Our Lady of Guadalupe Church
- Location Milford, Indiana
- Design 1999
- Design Principal Thomas L Shafer AIA
- Project Architect Russell Walker
- Project Team Scott Crowe AIA, Benjamin Zachwieja
Located within a solitary stand of mature trees in the middle of corn and soybean fields, this project addresses the ideas of ritual, tradition, religion, and community, and attempts to coerce a union between the worldly and the spiritual.
Rising above the nearby fields, a solitary bell tower provides focus as one approaches a clearing which establishes a sacred place for the church.

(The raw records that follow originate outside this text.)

--- src/verilog/prs_defines.svh ---
`ifndef PRS_DEFINES_SVH
`define PRS_DEFINES_SVH

`define PRS_ADDR_TUG3_POS 8'hC0
`define PRS_ADDR_PLL_CFG 8'hC7
`define PRS_TUG3_POS_RST 8'h00
`define PRS_PLL_CFG_RST 8'h00
`define PRS_PLL_GAIN_BIT 4
`define PRS_PLL_INV_BIT 3
`define PRS_DROP_LSB 0
`define PRS_ADD_LSB 4
`define PRS_SLOT_W 4
`define PRS_CLK_PERIOD_NS 5
`define PRS_STABLE_MIN_NS 200
`define PRS_STABLE_CYC ((`PRS_STABLE_MIN_NS + `PRS_CLK_PERIOD_NS - 1) / `PRS_CLK_PERIOD_NS)
`define PRS_CNT_W 8

`endif

--- src/verilog/prs_pkg.sv ---
package prs_pkg;
    typedef enum logic [1:0] {
        PRS_RESET   = 2'b00,
        PRS_PROGRAM = 2'b01,
        PRS_LOCKING = 2'b10,
        PRS_RUN     = 2'b11
    } prs_state_t;

    typedef struct packed {
        logic       wr;
        logic       rd;
        logic [7:0] addr;
        logic [7:0] wdata;
    } prs_bus_t;

    typedef struct packed {
        logic [3:0] add_slot_select;
        logic [3:0] drop_slot_select;
    } prs_slots_t;
endpackage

Inside this natural cloister, a hierarchy of lawns and courtyards, identify and establish entrance, procession, parking, and play areas. Walking paths and ramps engage a campground, funerary door, and shrine before arriving at a paved exterior courtyard that presents the church, the administration building, and the social and dining hall. Located behind a walled and slightly elevated lawn, stands the church: a simple box with large, horizontal pivot doors and thin, vertical slot windows that emit bands of light into the congregation space.
The church building is clad in stained wood siding that blends with the natural colors of the trees. Its interior is voluminous, rendered in white with a dark hardwood floor, with moveable pews arranged to accommodate ceremonies, holiday activities, and daily Mass. The administration building houses classrooms, a social and dining hall, reception, a resource library, a kitchen, receiving rooms, bathrooms, an elevator and stairs. Limestone, slates and other native stone materials pave the landscape courtyards.